Endocrine Abstracts

Cardiac contractility, electrophysiology and energy metabolism are markedly dependent on the level of circulating thyroid hormone. Some of the effects are secondary to changes in heart rate and systemic blood pressure, but most genes involved in the effects on cardiac function are transcriptionally regulated by T₃. Knock-out models in which expression of the various T₃-receptors (TR) was manipulated indicate a principal role of TRα, although signalling through TRβ is possible. Cardiac conversion of T₄ to T₃ is minimal, at least in rodents, and the level of plasma T₃ is the determining factor under normal conditions. Impaired T₃-signalling may in part explain the critical changes in cardiac gene expression that are seen in pathological hypertrophy of the heart following chronic hemodynamic overload or following myocardial infarction (MI). Reduced expression of TRs was indeed found in some rodent models of heart failure and normalizing TR expression through viral transfection improved contractile function. However, other studies reported increased expression of TRs at later stages of remodeling. Several studies now report the re-expression of cardiac deiodinase type 3 (D3) in pathological hypertrophy.

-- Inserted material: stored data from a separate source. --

<file path="src/rtl/ipq_pkg.sv">
// shared types and codes for the indexed priority task queue
package ipq_pkg;

  localparam int MODE_W = 2;
  localparam int TID_W  = 16;
  localparam int UID_W  = 16;
  localparam int PRI_W  = 32;
  localparam int ST_W   = 2;

  localparam logic [MODE_W-1:0] MODE_ADD  = 2'd0;
  localparam logic [MODE_W-1:0] MODE_CHG  = 2'd1;
  localparam logic [MODE_W-1:0] MODE_REM  = 2'd2;
  localparam logic [MODE_W-1:0] MODE_EXEC = 2'd3;

  localparam logic [ST_W-1:0] ST_OK        = 2'd0;
  localparam logic [ST_W-1:0] ST_FULL      = 2'd1;
  localparam logic [ST_W-1:0] ST_NOT_FOUND = 2'd2;
  localparam logic [ST_W-1:0] ST_EMPTY     = 2'd3;

  // running search results handed from cell to cell
  typedef struct packed {
    logic             found;
    logic             free_ok;
    logic             best_ok;
    logic [PRI_W-1:0] best_pri;
    logic [TID_W-1:0] best_tid;
    logic [UID_W-1:0] best_owner;
  } tok_t;

  // update broadcast to all cells, applied by the addressed one
  typedef struct packed {
    logic             en;
    logic             clr;
    logic             keyw;
    logic [TID_W-1:0] tid;
    logic [UID_W-1:0] owner;
    logic [PRI_W-1:0] pri;
  } wr_t;

endpackage

</file>
<file path="src/rtl/ipq_cell.sv">
// one table slot that folds its entry into the search token and passes it on
module ipq_cell import ipq_pkg::*; #(
  parameter int IW  = 6,
  parameter int IDX = 0
) (
  input  logic             clk,
  input  logic             rst,
  input  logic [TID_W-1:0] cmd_tid,
  input  logic             go_in,
  input  tok_t             tok_in,
  input  logic [IW-1:0]    found_idx_in,
  input  logic [IW-1:0]    free_idx_in,
  input  logic [IW-1:0]    best_idx_in,
  output logic             go_out,
  output tok_t             tok_out,
  output logic [IW-1:0]    found_idx_out,
  output logic [IW-1:0]    free_idx_out,
  output logic [IW-1:0]    best_idx_out,
  input  wr_t              wr,
  input  logic [IW-1:0]    wr_idx
);

  localparam logic [IW-1:0] MY_IDX = IW'(IDX);

  logic             valid;
  logic [TID_W-1:0] tid;
  logic [UID_W-1:0] owner;
  logic [PRI_W-1:0] pri;

  tok_t          tok_next;
  logic [IW-1:0] found_idx_next;
  logic [IW-1:0] free_idx_next;
  logic [IW-1:0] best_idx_next;
  logic          hit;
  logic          beats;
  logic          sel;

  assign hit   = valid && (tid == cmd_tid);
  assign beats = !tok_in.best_ok || ({pri, tid} > {tok_in.best_pri, tok_in.best_tid});
  assign sel   = wr.en && (wr_idx == MY_IDX);

  always_comb begin
    tok_next       = tok_in;
    found_idx_next = found_idx_in;
    free_idx_next  = free_idx_in;
    best_idx_next  = best_idx_in;
    if (hit && !tok_in.found) begin
      tok_next.found = 1'b1;
      found_idx_next = MY_IDX;
    end
    // lowest free slot wins since the token starts at slot zero
    if (!valid && !tok_in.free_ok) begin
      tok_next.free_ok = 1'b1;
      free_idx_next    = MY_IDX;
    end
    if (valid && beats) begin
      tok_next.best_ok    = 1'b1;
      tok_next.best_pri   = pri;
      tok_next.best_tid   = tid;
      tok_next.best_owner = owner;
      best_idx_next       = MY_IDX;
    end
  end

  always_ff @(posedge clk) begin
    if (rst) begin
      go_out <= 1'b0;
      valid  <= 1'b0;
    end else begin
      go_out <= go_in;
      if (sel) begin
        valid <= !wr.clr;
      end
    end
  end

  always_ff @(posedge clk) begin
    tok_out       <= tok_next;
    found_idx_out <= found_idx_next;
    free_idx_out  <= free_idx_next;
    best_idx_out  <= best_idx_next;
    if (sel && !wr.clr) begin
      pri <= wr.pri;
      if (wr.keyw) begin
        tid   <= wr.tid;
        owner <= wr.owner;
      end
    end
  end

endmodule

</file>
<file path="config.mk">
export PLATFORM = sky130hd
export DESIGN_NAME = ipq_cell
export DESIGN_NICKNAME = d
export VERILOG_FILES = /design/src/rtl/ipq_pkg.sv /design/src/rtl/ipq_cell.sv
export SDC_FILE = /design/constraint.sdc
export NUM_CORES = 1
export LEC_CHECK = 0
export ABC_AREA = 1
export BUFFER_PORTS_ARGS = -buffer_cell sky130_fd_sc_hd__buf_2
export CORE_UTILIZATION = 45
export CTS_BUF_LIST = sky130_fd_sc_hd__clkbuf_4
export CTS_CLUSTER_SIZE = 20
export DETAILED_ROUTE_END_ITERATION = 10
export MAX_ROUTING_LAYER = met4
export PLACE_DENSITY = 0.78
export RECOVER_POWER = 25
export SLEW_MARGIN = 5
export SYNTH_ARGS = -nofsm -noshare
export SYNTH_HDL_FRONTEND = slang
export SYNTH_SLANG_ARGS = --single-unit
export TNS_END_PERCENT = 100
</file>
<file path="constraint.sdc">
create_clock -name clk -period 5.06 [get_ports clk]
set_input_delay 1.012 -clock clk [delete_from_list [all_inputs] [get_ports clk]]
set_output_delay 1.012 -clock clk [all_outputs]
set_load 0.02 [all_outputs]
</file>
==> impl_metrics.env <==
export IMPL_outcome="finished with violations"
export IMPL_violations="capacitance limit, slew limit"
export IMPL_seq_area_frac_synth_pct=56.53
export IMPL_cts_root_buffer="clkbuf_4"
export IMPL_start_kind="input pin"
export IMPL_min_path_cells=2
export IMPL_crit_fanout=70
export IMPL_syn_area_um2=6481
export IMPL_fillers=1266
export IMPL_cts_tree="built"
export IMPL_grt_pass1_vias=4946
export IMPL_swShare_pct=25.66
export IMPL_rsz0062_at_grt="false"
export IMPL_synth_fp_nets=898
export IMPL_switchingPower_w=0.0005919
export IMPL_numClockSinks=151
export IMPL_final_hold_violation_count=0
export IMPL_yosysWarnings=0
export IMPL_initial_core_util_pct=46.33
export IMPL_antenna_found_initial=2
export IMPL_gr_total_overflow=0
export IMPL_dp_final_hpwl_um=11230
export IMPL_leakagePower_nw=4.232
export IMPL_wl_per_cell_um=13.24
export IMPL_synthTopCellsByCount="nand2_1, dfxtp_1, inv_1"
export IMPL_seq_area_um2=3664
export IMPL_slowest_delay_ns=0.58
export IMPL_clk_path_buf_depth=2
export IMPL_power_internal_w=0.001715
export IMPL_critical_path_required_ns=5.55
export IMPL_drc=0
export IMPL_core_area_um2=13990
export IMPL_hp_class="reg -> reg"
export IMPL_placed_cell_area_um2=7910
export IMPL_grt_util_all_layers_pct=21.46
export IMPL_post_route_min_period_ns=2.848
export IMPL_fin_ws_ns=2.212
export IMPL_num_rows=43
export IMPL_synth_edf_count=64
export IMPL_clock_skew_ns=0.01059
export IMPL_pre_cts_ws_ns=1.666
export IMPL_finalCritPeriodShare_pct=56.29
export IMPL_drv_cap=1
export IMPL_fmax_ghz=0.3511
export IMPL_cts_resized=0
export IMPL_yosys_area_top_type="edfxtp_1"
export IMPL_h_tree_depth=4
export IMPL_fin_nets=1160
export IMPL_grt_pass1_wl_um=23250
export IMPL_ctsHoldBuffers=0
export IMPL_syn_instance_count=673
export IMPL_synth_async_reset_ratio_pct=0
export IMPL_dp_cells=1096
export IMPL_slew_violations=40
export IMPL_drt_total_wl_um=14960
export IMPL_slew_limit_headroom_pct=-3.122
export IMPL_grt_max_degree=71
export IMPL_critPathArrivalTime_ns=3.34
export IMPL_netlist_top_cells_area="edfxtp_1, dfxtp_1, nand2_1"
export IMPL_netlist_area_leader_share_pct=29.65
export IMPL_yosys_most_used_dff="dfxtp_1"
export IMPL_first_pass_iters=4
export IMPL_via_count=5290
export IMPL_fp_dieW_um=122.0
export IMPL_r2r_cells=3
export IMPL_fin_cells=1130
export IMPL_cp_end_kind="flip-flop"
export IMPL_io_pins=263
export IMPL_power_density_nw_per_um2=282.0
export IMPL_worstMarginPinSlew_ns=1.545
export IMPL_place_congestion=0.8463
export IMPL_cts_buffers=17
export IMPL_pwr_share_clk_pct=31.2
export IMPL_seq_power_share_pct=57.0
export IMPL_cp_common_cell="nand2_1"
export IMPL_areaGrowthSynthToFinish_pct=26.20
export IMPL_die_y_um=122.0
export IMPL_final_area_um2=8179
export IMPL_setup_violations=0
export IMPL_path_clk_slew_ns=0.12
export IMPL_portBuffers=262
export IMPL_combinationalPowerShare_pct=11.8
export IMPL_vias_per_cell=4.681
export IMPL_ff2ff_setup_slack_ns=2.31
export IMPL_insertion_delay_ns=0.54
export IMPL_cts_setup_buffers=0
export IMPL_ir_drop_mv=0.1628
export IMPL_drive_gt1_share_pct=34.49
export IMPL_whs_ns=0.4752
export IMPL_fp_dieArea_um2=14890
export IMPL_multi_input_area_um2=2364
export IMPL_avgSynthCellArea_um2=9.630
export IMPL_netlist_cell_type_count=35
export IMPL_antenna_left=0
export IMPL_tns_ns=0
export IMPL_ys_ff_latch=151
export IMPL_critPathKind="in -> reg"
export IMPL_worstPathCellList="buf_2 -> inv_1 -> ha_1 -> nand2_1 -> nor2_1 -> and2_1 -> nand4_1 -> nor2_2 -> nand2_1 -> nand3_1 -> nand2_1 -> nand2_4 -> buf_4 -> nand3_1 -> nand2_1"
export IMPL_crit_slowest_cell="buf_4"
export IMPL_yosysMostFrequentCell="nand2_1"
export IMPL_drtIter0Drc=210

D3 inactivates T₃ and T₄ and is mainly expressed in tissues during development. The stimulation of D3 activity in pathological hypertrophy is associated with severe impairment of cardiac T₃ signaling. Hypoxia-induced signaling appears to drive D3 expression, which is also seen in other metabolically stressed cell types. Impairment of T₃ signaling will reduce energy turnover and the induction of D3 may be seen as an adaptive response. However, in the heart it will also aggravate the changes in gene expression that contribute to contractile dysfunction in pathological remodeling.